Guest Post: Quivering with Life, or Making a Fatal Blunder?

tree and lake

Photo and Guest Post by Debbie Broderick

A Special Treat for You This Week:

Friend and writer and blog reader, Debbie Broderick, sent in this lovely non-fiction piece describing the natural life she observes around her bucolic, lakefront property and how we might reconsider our “busy-ness” in our daily lives. You will enjoy her precise, descriptive prose and feel you are right there watching all the creatures in their habitat.

Thank you again for following/supporting A Good Life In Crazy Times!

Shelley

Quivering with Life, or Making a Fatal Blunder?

by Debbie Broderick

I have just spent what turned out to be my entire morning (after my requisite cup of coffee), at the water’s edge on an Adirondack chair with my feet in the lake. As an outsider looking in, it seemed as if there was peace and serenity all around me. That’s because I wasn’t part of the hubbub, I guess. But the longer I sat, the more I saw that what played out in front of me was a furious, ongoing battle to continue existing, and it was busy!

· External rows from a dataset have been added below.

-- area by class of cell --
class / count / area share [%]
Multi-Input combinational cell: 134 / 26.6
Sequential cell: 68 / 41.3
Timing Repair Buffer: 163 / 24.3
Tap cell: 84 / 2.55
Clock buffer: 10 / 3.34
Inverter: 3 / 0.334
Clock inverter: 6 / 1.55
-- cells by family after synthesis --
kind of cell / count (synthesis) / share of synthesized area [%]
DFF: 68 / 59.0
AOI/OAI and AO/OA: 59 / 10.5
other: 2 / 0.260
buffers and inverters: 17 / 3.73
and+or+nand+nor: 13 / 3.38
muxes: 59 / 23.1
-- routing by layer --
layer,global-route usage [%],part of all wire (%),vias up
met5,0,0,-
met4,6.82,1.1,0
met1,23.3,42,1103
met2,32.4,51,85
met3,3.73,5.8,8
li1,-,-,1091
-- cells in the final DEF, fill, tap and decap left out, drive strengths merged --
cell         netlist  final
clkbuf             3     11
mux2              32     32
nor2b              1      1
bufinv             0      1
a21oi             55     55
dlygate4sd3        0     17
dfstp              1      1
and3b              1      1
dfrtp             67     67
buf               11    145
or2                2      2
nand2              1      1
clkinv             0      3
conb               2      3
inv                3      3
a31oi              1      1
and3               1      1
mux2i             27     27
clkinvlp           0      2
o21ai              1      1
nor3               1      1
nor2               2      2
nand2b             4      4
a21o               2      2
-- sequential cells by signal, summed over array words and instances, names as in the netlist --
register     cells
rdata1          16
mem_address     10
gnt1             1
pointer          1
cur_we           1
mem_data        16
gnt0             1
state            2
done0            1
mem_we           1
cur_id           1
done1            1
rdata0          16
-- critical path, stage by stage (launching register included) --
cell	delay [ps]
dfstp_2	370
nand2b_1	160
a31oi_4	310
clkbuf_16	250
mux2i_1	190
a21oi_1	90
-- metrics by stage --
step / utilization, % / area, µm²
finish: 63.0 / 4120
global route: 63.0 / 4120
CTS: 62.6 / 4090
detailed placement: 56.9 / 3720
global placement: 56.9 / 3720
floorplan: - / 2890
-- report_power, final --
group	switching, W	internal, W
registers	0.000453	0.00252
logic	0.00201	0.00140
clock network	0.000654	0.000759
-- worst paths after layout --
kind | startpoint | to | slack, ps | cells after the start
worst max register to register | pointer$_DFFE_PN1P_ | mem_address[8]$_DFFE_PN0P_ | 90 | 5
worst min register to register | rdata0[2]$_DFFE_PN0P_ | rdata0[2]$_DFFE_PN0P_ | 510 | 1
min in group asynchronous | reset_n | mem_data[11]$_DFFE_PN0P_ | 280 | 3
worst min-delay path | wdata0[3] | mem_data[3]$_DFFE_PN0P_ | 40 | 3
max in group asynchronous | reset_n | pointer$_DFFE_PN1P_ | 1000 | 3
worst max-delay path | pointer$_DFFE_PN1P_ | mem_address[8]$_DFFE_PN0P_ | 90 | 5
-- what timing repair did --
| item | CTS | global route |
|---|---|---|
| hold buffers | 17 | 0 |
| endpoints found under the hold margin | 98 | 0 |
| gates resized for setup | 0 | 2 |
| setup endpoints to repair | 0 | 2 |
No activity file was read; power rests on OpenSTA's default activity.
==> src/rtl/regfile_write_arbiter_if.sv <==
// Bundle between the two writeback requesters (A: ALU, B: load return), the
// write arbiter and the regfile write port. The arbiter uses the master view.
interface regfile_write_arbiter_if;
    logic        a_valid;
    logic [2:0]  a_num;
    logic [15:0] a_data;
    logic        a_ready;
    logic        b_valid;
    logic [2:0]  b_num;
    logic [15:0] b_data;
    logic        b_ready;
    logic        write;
    logic [2:0]  writenum;
    logic [15:0] writedata;
    logic        squash;
    logic [7:0]  pend_mask;

    modport master (
        input  a_valid, a_num, a_data, b_valid, b_num, b_data,
        output a_ready, b_ready, write, writenum, writedata, squash, pend_mask
    );

    modport slave (
        output a_valid, a_num, a_data, b_valid, b_num, b_data,
        input  a_ready, b_ready, write, writenum, writedata, squash, pend_mask
    );
endinterface

==> src/rtl/regfile_write_arbiter.sv <==
// Two-requester arbiter for the single regfile write port with a registered
// output stage and a pending-write mask. Optional B anti-starvation: WRARB_FAIRNESS_EN.
module regfile_write_arbiter #(
    parameter int STARVE_LIMIT = 4
) (
    input  logic                           clk,
    input  logic                           rst,
    regfile_write_arbiter_if.master        wr_if
);

    localparam logic [2:0] LIMIT = 3'(STARVE_LIMIT);

    logic        b_prio;
    logic        a_ready;
    logic        b_ready;
    logic        a_fire;
    logic        b_fire;

    logic        write_q,     write_d;
    logic [2:0]  writenum_q,  writenum_d;
    logic [15:0] writedata_q, writedata_d;
    logic        squash_q,    squash_d;

`ifdef WRARB_FAIRNESS_EN
    logic [2:0]  starve_q, starve_d;

    always_comb begin
        b_prio   = wr_if.b_valid && (starve_q == LIMIT);
        starve_d = starve_q;
        if (b_fire) begin
            starve_d = 3'd0;
        end else if (wr_if.b_valid && (starve_q != LIMIT)) begin
            starve_d = starve_q + 3'd1;
        end
    end

    always_ff @(posedge clk) begin
        if (!rst) begin
            starve_q <= 3'd0;
        end else begin
            starve_q <= starve_d;
        end
    end
`else
    logic unused_limit;
    assign unused_limit = ^LIMIT;
    assign b_prio       = 1'b0;
`endif

    // A wins unless B is starved; a same-register B is retired alongside A
    // because A is younger and overwrites it anyway.
    always_comb begin
        a_ready = rst && wr_if.a_valid && !b_prio;
        b_ready = rst && wr_if.b_valid &&
                  (b_prio || !wr_if.a_valid || (wr_if.a_num == wr_if.b_num));
        a_fire  = wr_if.a_valid && a_ready;
        b_fire  = wr_if.b_valid && b_ready;
    end

    always_comb begin
        write_d     = 1'b0;
        writenum_d  = writenum_q;
        writedata_d = writedata_q;
        squash_d    = a_fire && b_fire;
        if (a_fire) begin
            write_d     = 1'b1;
            writenum_d  = wr_if.a_num;
            writedata_d = wr_if.a_data;
        end else if (b_fire) begin
            write_d     = 1'b1;
            writenum_d  = wr_if.b_num;
            writedata_d = wr_if.b_data;
        end
    end

    always_ff @(posedge clk) begin
        if (!rst) begin
            write_q     <= 1'b0;
            writenum_q  <= 3'd0;
            writedata_q <= 16'd0;
            squash_q    <= 1'b0;
        end else begin
            write_q     <= write_d;
            writenum_q  <= writenum_d;
            writedata_q <= writedata_d;
            squash_q    <= squash_d;
        end
    end

    assign wr_if.a_ready   = a_ready;
    assign wr_if.b_ready   = b_ready;
    assign wr_if.write     = write_q;
    assign wr_if.writenum  = writenum_q;
    assign wr_if.writedata = writedata_q;
    assign wr_if.squash    = squash_q;

    for (genvar gi = 0; gi < 8; gi++) begin : g_pend
        assign wr_if.pend_mask[gi] =
            (wr_if.a_valid && (wr_if.a_num == 3'(gi))) ||
            (wr_if.b_valid && (wr_if.b_num == 3'(gi))) ||
            (write_q       && (writenum_q  == 3'(gi)));
    end

endmodule

==> src/flat_wrapper.sv <==
// flat-port wrapper written by rule: the top's interface ports become plain ports
module regfile_write_arbiter_flat 
#(
    parameter int STARVE_LIMIT = 4
)
  (clk, rst, wr_if_a_valid, wr_if_a_num, wr_if_a_data, wr_if_b_valid, wr_if_b_num, wr_if_b_data, wr_if_a_ready, wr_if_b_ready, wr_if_write, wr_if_writenum, wr_if_writedata, wr_if_squash, wr_if_pend_mask);
  regfile_write_arbiter_if wr_if_i ();
  input  logic clk;
  input  logic rst;
  input wire logic [$bits(wr_if_i.a_valid)-1:0] wr_if_a_valid;
  input wire logic [$bits(wr_if_i.a_num)-1:0] wr_if_a_num;
  input wire logic [$bits(wr_if_i.a_data)-1:0] wr_if_a_data;
  input wire logic [$bits(wr_if_i.b_valid)-1:0] wr_if_b_valid;
  input wire logic [$bits(wr_if_i.b_num)-1:0] wr_if_b_num;
  input wire logic [$bits(wr_if_i.b_data)-1:0] wr_if_b_data;
  output wire logic [$bits(wr_if_i.a_ready)-1:0] wr_if_a_ready;
  output wire logic [$bits(wr_if_i.b_ready)-1:0] wr_if_b_ready;
  output wire logic [$bits(wr_if_i.write)-1:0] wr_if_write;
  output wire logic [$bits(wr_if_i.writenum)-1:0] wr_if_writenum;
  output wire logic [$bits(wr_if_i.writedata)-1:0] wr_if_writedata;
  output wire logic [$bits(wr_if_i.squash)-1:0] wr_if_squash;
  output wire logic [$bits(wr_if_i.pend_mask)-1:0] wr_if_pend_mask;
  assign wr_if_i.a_valid = wr_if_a_valid;
  assign wr_if_i.a_num = wr_if_a_num;
  assign wr_if_i.a_data = wr_if_a_data;
  assign wr_if_i.b_valid = wr_if_b_valid;
  assign wr_if_i.b_num = wr_if_b_num;
  assign wr_if_i.b_data = wr_if_b_data;
  assign wr_if_a_ready = wr_if_i.a_ready;
  assign wr_if_b_ready = wr_if_i.b_ready;
  assign wr_if_write = wr_if_i.write;
  assign wr_if_writenum = wr_if_i.writenum;
  assign wr_if_writedata = wr_if_i.writedata;
  assign wr_if_squash = wr_if_i.squash;
  assign wr_if_pend_mask = wr_if_i.pend_mask;
  regfile_write_arbiter #(.STARVE_LIMIT(STARVE_LIMIT)) u_core (.clk(clk), .rst(rst), .wr_if(wr_if_i));
endmodule
==> config.mk <==
export PLATFORM = sky130hd
export DESIGN_NAME = regfile_write_arbiter_flat
export DESIGN_NICKNAME = d
export VERILOG_FILES = /design/src/rtl/regfile_write_arbiter_if.sv /design/src/rtl/regfile_write_arbiter.sv /design/src/flat_wrapper.sv
export SDC_FILE = /design/constraint.sdc
export NUM_CORES = 1
export LEC_CHECK = 0
export BUFFER_PORTS_ARGS = -buffer_cell sky130_fd_sc_hd__buf_4
export CORE_AREA = 10 10 65 67
export DETAILED_ROUTE_END_ITERATION = 16
export DIE_AREA = 0 0 75 77
export PLACE_DENSITY = 0.81
export SKIP_CTS_REPAIR_TIMING = 1
export SLEW_MARGIN = 25
export SYNTH_ARGS = -nofsm -noshare
export SYNTH_HDL_FRONTEND = slang
export SYNTH_SLANG_ARGS = --single-unit
==> constraint.sdc <==
create_clock -name clk -period 3.9 [get_ports clk]
set_input_delay 1.17 -clock clk [delete_from_list [all_inputs] [get_ports clk]]
set_output_delay 1.17 -clock clk [all_outputs]
set_load 0.01 [all_outputs]
* Word level (Yosys, flattened, before mapping)
Cells that the tools add are included.
Widths: inputs -> output; s select.
** Storage, ports and cells
- Register bits after elaboration :: 21
- Output and inout bits :: 31
** Operators by class
- Equal/unequal tests :: 22
- Muxes and demuxes :: 6
- Reduce and logical (&&, ||, !) cells :: 52
** Operator list (count)
- $eq 3x3->1 const B :: 12
- $mux 16 :: 2
- $logic_and 1x1->1 :: 30
- $eq 3x2->1 const B :: 6
- $logic_or 1x1->1 :: 17
- $eq 3x1->1 const B :: 3
- $logic_not 3->1 :: 3
- $mux 3 :: 2
- $eq 3x3->1 :: 1
- $mux 1 :: 2
- $reduce_bool 2->1 :: 1
- $logic_not 1->1 :: 1

* Logic depth before layout (Yosys ltp)
- Depth in word-level cells :: 6
- Depth in mapped cells :: 4
- Mapped depth without buffers :: 2

* Worst setup path before layout
Ideal clock, no wire load.
- Path type :: input-to-output
- Start point :: input wr_if_b_num[0]
- End point :: output wr_if_pend_mask[5]
- Arrival :: 2.022 ns
- Data required time :: 2.730 ns
- Setup slack :: 0.708 ns
- Cell stages on the path :: 3
- Cells stage by stage :: clkbuf_1 -> inv_1 -> o311ai_0
** Between the ends
- Longest elaborated chain between the ends :: 4
** Ends and longest elaborated chain
- start, declared :: RTL line flat_wrapper.sv:14 : input wire logic [$bits(wr_if_i.b_num)-1:0] wr_if_b_num;
- $eq 3x3->1 :: RTL line regfile_write_arbiter.sv:100 : (wr_if.b_valid && (wr_if.b_num == 3'(gi))) ||
- $logic_and 1x1->1 :: RTL line regfile_write_arbiter.sv:100
- $logic_or 1x1->1 :: RTL line regfile_write_arbiter.sv:99 : (wr_if.a_valid && (wr_if.a_num == 3'(gi))) ||
- $logic_or 1x1->1 :: RTL line regfile_write_arbiter.sv:100
- end, declared :: RTL line flat_wrapper.sv:22 : output wire logic [$bits(wr_if_i.pend_mask)-1:0] wr_if_pend_mask;
Every way passes these cells.

* Worst setup path after layout
- Start point :: input wr_if_a_valid
- End point :: output wr_if_pend_mask[2]
** Between the ends
- Longest elaborated chain between the ends :: 3
** Ends and longest elaborated chain
- start, declared :: RTL line flat_wrapper.sv:10 : input wire logic [$bits(wr_if_i.a_valid)-1:0] wr_if_a_valid;
- $logic_and 1x1->1 :: RTL line regfile_write_arbiter.sv:99
- $logic_or 1x1->1 :: RTL line regfile_write_arbiter.sv:99
- $logic_or 1x1->1 :: RTL line regfile_write_arbiter.sv:100
Every way passes these cells.

==> impl_metrics.tcl <==
set metrics [dict create \
    start_util 0.456 \
    tightest_slew_ps 447 \
    slew_headroom 0.702 \
    grt_max_degree 49 \
    area_delta_synth_final_pct 39.1 \
    postPlaceCellArea_um2 1860 \
    rsz0062_at_grt "no" \
    die_w_um 75 \
    drt-total-wl_um 4100 \
    cp-start-kind "input pin" \
    core-area_um2 2980 \
    path_clk_slew_ps 110 \
    synthCells 134 \
    grt_pass1_wl_um 6580 \
    cellPowerDensity_nw_per_um2 270 \
    layout_commonest_cell "buf_4" \
    cts_tree "built" \
    finalSetupTns_ps 0 \
    final_cell_mix "72 x buf_4, 21 x dfxtp_1, 19 x nand2b_1, 19 x o211a_1, 16 x mux2_2" \
    clk_latency_ps 300 \
    die_area_um2 5780 \
    fp.dieH_um 77 \
    via_count 1333 \
    fin_area_um2 1890 \
    hold_violations 0 \
    portBuffers 72 \
    antenna_cells 0 \
    crit_type "input pin to primary output" \
    grt_use_total 0.139 \
    route.detailed.drc 0 \
    synth_top_area_frac 0.310 \
    setup_viol 0 \
    drive_above_1_share 0.487 \
    yosys_warnings 0 \
    cap_viol_max_count 0 \
    overflow 0 \
    syn-num-nets 176 \
    async_flop_share 0 \
    drtIter0Drc 158 \
    dp_hpwl_um 3090 \
    clock_skew_ps 0 \
    cts_made_buffers 3 \
    fmax_mhz 296 \
    seq_area_frac_synth 0.310 \
    ir_drop_v 0.000174 \
    place_congestion 0.862 \
    worst_setup_path_end_kind "primary output" \
    synth_edf_count 0 \
    required_ps 2730 \
    min_period_over_period 0.866 \
    netlist_top_cells_area "dfxtp_1 31%, o211a_1 14%, mux2_2 13%" \
    cts_root_buf "clkbuf_4" \
    num_io_pins 73 \
    path_max_fanout 48 \
    wire_per_inst_um 18.0 \
    ant_nets 0 \
    crit_arrival_ps 2210 \
    row_count 20 \
    status "finished clean" \
    cts_sinks 21 \
    cts_max_level 1 \
    p_leak_nw 0.984 \
    drtPass1Iterations 4 \
    grt_pass1_vias 1369 \
    hold_path.class "flop to flop" \
    synth.avg_cell_area_um2 10.1 \
    ys.flop_type "dfxtp_1" \
    synth_cell_types 29 \
    syn_area_um2 1360 \
    timing.final.crit_period_ps 3380 \
    drv_slew 0 \
    vias_per_cell 5.85 \
    nNetsFinal 238 \
    yosys.area.top_type "dfxtp_1" \
    clock_path_buffers 2 \
    synth_seq_cells 21 \
    antenna_found_initial 0 \
]
[power breakdown]
group / switching (mW) / internal [mW]
clock network: 0.0639 / 0.0398
logic: 0.0673 / 0.0954
registers: 0.0140 / 0.230
[cell families (layout without fill, tap and decap cells)]
group	count (synthesis)	after routing	share of synthesized area
AO/OA/AOI/OAI	27	27	0.194
XOR/XNOR	3	3	0.0194
buffers and inverters	17	78	0.0627
flip-flops	21	21	0.310
multiplexers	19	19	0.166
AND/OR/NAND/NOR	47	47	0.248
[sequential cells by signal, indices dropped and copies added, names as in the netlist]
name and flops:
u_core.wr_if.writedata 16, u_core.wr_if.write 1, u_core.wr_if.squash 1, u_core.wr_if.writenum 3
[routing by layer]
metal,track usage,part of all wire
met1,0.156,0.40
met2,0.239,0.50
met3,0.0515,0.096
met4,0.0341,0.0027
met5,0,0
[worst max-delay path, cell delays in order]
cell,delay [ps]
buf_4,380
nand2b_1,170
o311ai_1,300
buf_4,180
[synth_stat cells (2+ instances only)]
| library cell | number |
|---|---|
| xor2_1 | 3 |
| mux2_2 | 16 |
| nor4b_1 | 3 |
| buf_6 | 2 |
| dfxtp_1 | 21 |
| nor4bb_1 | 3 |
| mux2_4 | 3 |
| o311ai_1 | 2 |
| inv_1 | 2 |
| clkbuf_1 | 7 |
| nand2b_1 | 19 |
| o211a_1 | 19 |
| nand4bb_1 | 2 |
| or3_1 | 2 |
| nand2_1 | 4 |
| or4bb_1 | 2 |
| nand4b_1 | 6 |
| nand3_1 | 2 |
| o211ai_1 | 2 |
| buf_2 | 5 |
[per-stage QoR]
stage               total power [mW]  instances  hold WS [ps]   util  worst slack, ps
floorplan                      0.334        134           650      -              708
CTS                            0.515        228           625  0.634              516
global route                   0.545        228           657  0.634              415
finish                         0.511        228           622  0.634              521
detailed placement             0.413        224           598  0.625              518
global placement               0.407        224           587  0.625              608
[worst paths after layout]
path	startpoint	end	slack [ps]	cells after the start
worst max-delay path	wr_if_a_valid	wr_if_pend_mask[2]	520	4
worst min-delay path	u_core.wr_if.writedata[0]	u_core.wr_if.writedata[0]	620	2
worst max register to register	u_core.wr_if.writenum[0]	u_core.wr_if.writenum[0]	2880	2
worst min register to register	u_core.wr_if.writedata[0]	u_core.wr_if.writedata[0]	620	2
[final cells by class]
class                      instances  area, um2
clock buffer                       4       26.3
sequential                        21        420
timing repair buffer              72        541
inverter                           2       7.51
multi-input combinational         96        852
tap                               33       41.3
fill                             274       1090
(Power assumes the default switching activity.)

Black Ducks swam back and forth, using a log as a gathering- and drying- spot, in between ‘bottoms-upping’ in the water, and snapping at insects on the underside of Pickerelweed leaves. The surface of the water was alive with the perturbations of swarming Water Striders, and Dock Spiders patrolled the lilypads. I watched a grasshopper emerge, painfully slowly, from its exoskeleton, to rest vulnerably in the open as it recovered from its arduous task, not able to contemplate its future for actively living.

Here in front of me was a busy life – but it was the busy-ness of being and staying alive, where the meaning and purpose is simply to live, in its purest sense. Not to be driven to plan for another time, a common mistake we humans make, but to actively live in the now. I’m reminded of Thoreau’s insightful quote:

There is no more fatal blunderer than he who consumes the greater part of his life getting his living. 

To be truly alive is to quiver with the gravity of what it means to breathe and live. But for us, in our hectic, money-driven world, we’ve lost sight of the fact that we’re ‘living’ by carrying out someone else’s directives and vision, not our own, for a future we may, or may not, have. Perhaps now, with our futures threatened by a pandemic, is our time to take cognizance of this humble reminder that life and a future is not a ‘given’, that life is ours to savor while we have it, that the pulse of the here and now is what is important. Like the insects and birds around us, we can ‘celebrate’ by appreciating that we haven’t been eaten or conquered, by appreciating what IS, by living purposefully and vitally, and savoring moments.

woman in canoe with foliage backdrop

A native of South Africa, Debbie Broderick moved to the United States as a young wife and mother. She blogs about nature, feminism, motherhood, and memories of her childhood and early adulthood in Durban, SA on her website https://vignettes.mixmox.com/

1 comment

  1. Just reread this and was zipped away to a lovely, natural world so far from the busy San Diego traffic outside my window at midday. Debbie is an awesome writer and member of my writing group whose way with words delights those of us lucky enough to hear/read her pieces. Just wonderful.